Data excerpts:
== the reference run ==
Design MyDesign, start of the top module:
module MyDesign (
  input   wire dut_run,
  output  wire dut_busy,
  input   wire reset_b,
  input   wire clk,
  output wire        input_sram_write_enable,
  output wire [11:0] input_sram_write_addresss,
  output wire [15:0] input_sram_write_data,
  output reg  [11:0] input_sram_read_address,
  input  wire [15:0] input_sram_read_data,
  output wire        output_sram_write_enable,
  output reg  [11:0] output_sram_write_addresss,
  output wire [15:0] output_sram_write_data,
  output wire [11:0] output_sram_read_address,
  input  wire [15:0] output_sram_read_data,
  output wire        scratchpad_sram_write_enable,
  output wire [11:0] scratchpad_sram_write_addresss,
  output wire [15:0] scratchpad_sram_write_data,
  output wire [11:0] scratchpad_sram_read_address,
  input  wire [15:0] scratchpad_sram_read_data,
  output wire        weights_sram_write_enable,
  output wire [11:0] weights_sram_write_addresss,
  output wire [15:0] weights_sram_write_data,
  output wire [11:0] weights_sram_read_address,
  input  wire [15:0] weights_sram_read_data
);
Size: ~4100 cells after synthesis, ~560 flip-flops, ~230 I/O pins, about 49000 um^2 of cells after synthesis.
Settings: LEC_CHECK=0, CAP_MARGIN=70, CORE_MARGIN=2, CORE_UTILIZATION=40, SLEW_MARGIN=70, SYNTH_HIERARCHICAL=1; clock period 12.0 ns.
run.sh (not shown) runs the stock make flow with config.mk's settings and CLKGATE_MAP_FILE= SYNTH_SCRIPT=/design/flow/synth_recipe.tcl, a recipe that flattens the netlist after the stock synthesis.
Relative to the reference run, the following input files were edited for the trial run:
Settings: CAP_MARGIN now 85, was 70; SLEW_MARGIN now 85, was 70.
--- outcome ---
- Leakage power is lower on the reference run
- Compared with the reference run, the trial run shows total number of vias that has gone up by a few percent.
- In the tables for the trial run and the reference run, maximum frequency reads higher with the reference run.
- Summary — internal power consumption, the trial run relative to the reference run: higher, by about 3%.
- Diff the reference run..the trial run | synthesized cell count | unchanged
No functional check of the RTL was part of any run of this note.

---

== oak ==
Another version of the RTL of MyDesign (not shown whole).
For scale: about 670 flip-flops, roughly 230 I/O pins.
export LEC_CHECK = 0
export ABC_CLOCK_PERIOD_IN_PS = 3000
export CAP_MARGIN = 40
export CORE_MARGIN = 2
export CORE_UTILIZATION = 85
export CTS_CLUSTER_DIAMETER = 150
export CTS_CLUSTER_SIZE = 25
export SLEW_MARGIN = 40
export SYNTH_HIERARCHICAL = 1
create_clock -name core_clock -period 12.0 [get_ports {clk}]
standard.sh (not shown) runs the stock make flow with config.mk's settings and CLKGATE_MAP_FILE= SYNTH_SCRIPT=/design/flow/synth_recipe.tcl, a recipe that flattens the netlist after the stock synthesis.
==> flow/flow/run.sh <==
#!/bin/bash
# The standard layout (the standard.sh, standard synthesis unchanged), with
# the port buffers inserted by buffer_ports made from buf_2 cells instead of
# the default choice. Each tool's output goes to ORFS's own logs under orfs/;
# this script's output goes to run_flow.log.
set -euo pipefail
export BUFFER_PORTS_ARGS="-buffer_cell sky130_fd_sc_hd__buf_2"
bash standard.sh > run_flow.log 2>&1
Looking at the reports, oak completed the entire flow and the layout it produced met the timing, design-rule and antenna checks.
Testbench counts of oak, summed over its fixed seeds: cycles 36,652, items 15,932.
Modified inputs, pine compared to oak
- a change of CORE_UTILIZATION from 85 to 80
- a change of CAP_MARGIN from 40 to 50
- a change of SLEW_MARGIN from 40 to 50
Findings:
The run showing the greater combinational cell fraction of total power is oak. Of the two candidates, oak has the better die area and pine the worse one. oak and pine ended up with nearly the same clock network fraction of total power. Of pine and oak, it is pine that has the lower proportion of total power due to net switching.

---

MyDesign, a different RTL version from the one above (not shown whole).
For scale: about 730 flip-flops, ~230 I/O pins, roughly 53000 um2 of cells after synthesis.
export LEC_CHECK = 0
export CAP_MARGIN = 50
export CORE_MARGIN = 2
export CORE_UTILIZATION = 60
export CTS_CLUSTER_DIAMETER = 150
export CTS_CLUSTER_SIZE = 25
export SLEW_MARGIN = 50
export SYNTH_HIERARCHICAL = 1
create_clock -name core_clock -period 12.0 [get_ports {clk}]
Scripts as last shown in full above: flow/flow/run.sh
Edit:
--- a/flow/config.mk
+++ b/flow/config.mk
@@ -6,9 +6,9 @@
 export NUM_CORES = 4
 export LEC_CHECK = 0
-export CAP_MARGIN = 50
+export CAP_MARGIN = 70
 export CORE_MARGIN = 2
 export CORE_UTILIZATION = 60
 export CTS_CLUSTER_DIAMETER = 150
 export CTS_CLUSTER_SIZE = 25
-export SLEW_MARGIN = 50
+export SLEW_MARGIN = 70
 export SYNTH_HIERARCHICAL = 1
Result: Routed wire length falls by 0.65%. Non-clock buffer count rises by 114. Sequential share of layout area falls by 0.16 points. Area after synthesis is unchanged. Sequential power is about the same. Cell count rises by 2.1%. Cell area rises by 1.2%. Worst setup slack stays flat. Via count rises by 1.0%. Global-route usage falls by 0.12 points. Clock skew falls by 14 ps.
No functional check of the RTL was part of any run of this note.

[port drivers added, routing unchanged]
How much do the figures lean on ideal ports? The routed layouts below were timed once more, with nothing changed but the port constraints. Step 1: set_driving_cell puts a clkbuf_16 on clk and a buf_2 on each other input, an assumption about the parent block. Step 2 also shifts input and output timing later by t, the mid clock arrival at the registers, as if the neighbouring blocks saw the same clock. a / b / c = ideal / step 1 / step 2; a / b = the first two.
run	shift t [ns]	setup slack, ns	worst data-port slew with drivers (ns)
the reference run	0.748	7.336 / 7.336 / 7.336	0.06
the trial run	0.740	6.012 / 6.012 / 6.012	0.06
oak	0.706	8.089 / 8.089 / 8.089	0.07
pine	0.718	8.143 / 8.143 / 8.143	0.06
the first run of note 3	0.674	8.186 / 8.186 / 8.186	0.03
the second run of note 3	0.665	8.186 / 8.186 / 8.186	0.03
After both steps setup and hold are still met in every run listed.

Work request:
Each record above needs to be reproduced exactly as written.

Response to this task:
== the reference run ==
Design MyDesign, start of the top module:
module MyDesign (
  input   wire dut_run,
  output  wire dut_busy,
  input   wire reset_b,
  input   wire clk,
  output wire        input_sram_write_enable,
  output wire [11:0] input_sram_write_addresss,
  output wire [15:0] input_sram_write_data,
  output reg  [11:0] input_sram_read_address,
  input  wire [15:0] input_sram_read_data,
  output wire        output_sram_write_enable,
  output reg  [11:0] output_sram_write_addresss,
  output wire [15:0] output_sram_write_data,
  output wire [11:0] output_sram_read_address,
  input  wire [15:0] output_sram_read_data,
  output wire        scratchpad_sram_write_enable,
  output wire [11:0] scratchpad_sram_write_addresss,
  output wire [15:0] scratchpad_sram_write_data,
  output wire [11:0] scratchpad_sram_read_address,
  input  wire [15:0] scratchpad_sram_read_data,
  output wire        weights_sram_write_enable,
  output wire [11:0] weights_sram_write_addresss,
  output wire [15:0] weights_sram_write_data,
  output wire [11:0] weights_sram_read_address,
  input  wire [15:0] weights_sram_read_data
);
Size: ~4100 cells after synthesis, ~560 flip-flops, ~230 I/O pins, about 49000 um^2 of cells after synthesis.
Settings: LEC_CHECK=0, CAP_MARGIN=70, CORE_MARGIN=2, CORE_UTILIZATION=40, SLEW_MARGIN=70, SYNTH_HIERARCHICAL=1; clock period 12.0 ns.
run.sh (not shown) runs the stock make flow with config.mk's settings and CLKGATE_MAP_FILE= SYNTH_SCRIPT=/design/flow/synth_recipe.tcl, a recipe that flattens the netlist after the stock synthesis.
Relative to the reference run, the following input files were edited for the trial run:
Settings: CAP_MARGIN now 85, was 70; SLEW_MARGIN now 85, was 70.
--- outcome ---
- Leakage power is lower on the reference run
- Compared with the reference run, the trial run shows total number of vias that has gone up by a few percent.
- In the tables for the trial run and the reference run, maximum frequency reads higher with the reference run.
- Summary — internal power consumption, the trial run relative to the reference run: higher, by about 3%.
- Diff the reference run..the trial run | synthesized cell count | unchanged
No functional check of the RTL was part of any run of this note.

---

== oak ==
Another version of the RTL of MyDesign (not shown whole).
For scale: about 670 flip-flops, roughly 230 I/O pins.
export LEC_CHECK = 0
export ABC_CLOCK_PERIOD_IN_PS = 3000
export CAP_MARGIN = 40
export CORE_MARGIN = 2
export CORE_UTILIZATION = 85
export CTS_CLUSTER_DIAMETER = 150
export CTS_CLUSTER_SIZE = 25
export SLEW_MARGIN = 40
export SYNTH_HIERARCHICAL = 1
create_clock -name core_clock -period 12.0 [get_ports {clk}]
standard.sh (not shown) runs the stock make flow with config.mk's settings and CLKGATE_MAP_FILE= SYNTH_SCRIPT=/design/flow/synth_recipe.tcl, a recipe that flattens the netlist after the stock synthesis.
==> flow/flow/run.sh <==
#!/bin/bash
# The standard layout (the standard.sh, standard synthesis unchanged), with
# the port buffers inserted by buffer_ports made from buf_2 cells instead of
# the default choice. Each tool's output goes to ORFS's own logs under orfs/;
# this script's output goes to run_flow.log.
set -euo pipefail
export BUFFER_PORTS_ARGS="-buffer_cell sky130_fd_sc_hd__buf_2"
bash standard.sh > run_flow.log 2>&1
Looking at the reports, oak completed the entire flow and the layout it produced met the timing, design-rule and antenna checks.
Testbench counts of oak, summed over its fixed seeds: cycles 36,652, items 15,932.
Modified inputs, pine compared to oak
- a change of CORE_UTILIZATION from 85 to 80
- a change of CAP_MARGIN from 40 to 50
- a change of SLEW_MARGIN from 40 to 50
Findings:
The run showing the greater combinational cell fraction of total power is oak. Of the two candidates, oak has the better die area and pine the worse one. oak and pine ended up with nearly the same clock network fraction of total power. Of pine and oak, it is pine that has the lower proportion of total power due to net switching.

---

MyDesign, a different RTL version from the one above (not shown whole).
For scale: about 730 flip-flops, ~230 I/O pins, roughly 53000 um2 of cells after synthesis.
export LEC_CHECK = 0
export CAP_MARGIN = 50
export CORE_MARGIN = 2
export CORE_UTILIZATION = 60
export CTS_CLUSTER_DIAMETER = 150
export CTS_CLUSTER_SIZE = 25
export SLEW_MARGIN = 50
export SYNTH_HIERARCHICAL = 1
create_clock -name core_clock -period 12.0 [get_ports {clk}]
Scripts as last shown in full above: flow/flow/run.sh
Edit:
--- a/flow/config.mk
+++ b/flow/config.mk
@@ -6,9 +6,9 @@
 export NUM_CORES = 4
 export LEC_CHECK = 0
-export CAP_MARGIN = 50
+export CAP_MARGIN = 70
 export CORE_MARGIN = 2
 export CORE_UTILIZATION = 60
 export CTS_CLUSTER_DIAMETER = 150
 export CTS_CLUSTER_SIZE = 25
-export SLEW_MARGIN = 50
+export SLEW_MARGIN = 70
 export SYNTH_HIERARCHICAL = 1
Result: Routed wire length falls by 0.65%. Non-clock buffer count rises by 114. Sequential share of layout area falls by 0.16 points. Area after synthesis is unchanged. Sequential power is about the same. Cell count rises by 2.1%. Cell area rises by 1.2%. Worst setup slack stays flat. Via count rises by 1.0%. Global-route usage falls by 0.12 points. Clock skew falls by 14 ps.
No functional check of the RTL was part of any run of this note.

[port drivers added, routing unchanged]
How much do the figures lean on ideal ports? The routed layouts below were timed once more, with nothing changed but the port constraints. Step 1: set_driving_cell puts a clkbuf_16 on clk and a buf_2 on each other input, an assumption about the parent block. Step 2 also shifts input and output timing later by t, the mid clock arrival at the registers, as if the neighbouring blocks saw the same clock. a / b / c = ideal / step 1 / step 2; a / b = the first two.
run	shift t [ns]	setup slack, ns	worst data-port slew with drivers (ns)
the reference run	0.748	7.336 / 7.336 / 7.336	0.06
the trial run	0.740	6.012 / 6.012 / 6.012	0.06
oak	0.706	8.089 / 8.089 / 8.089	0.07
pine	0.718	8.143 / 8.143 / 8.143	0.06
the first run of note 3	0.674	8.186 / 8.186 / 8.186	0.03
the second run of note 3	0.665	8.186 / 8.186 / 8.186	0.03
After both steps setup and hold are still met in every run listed.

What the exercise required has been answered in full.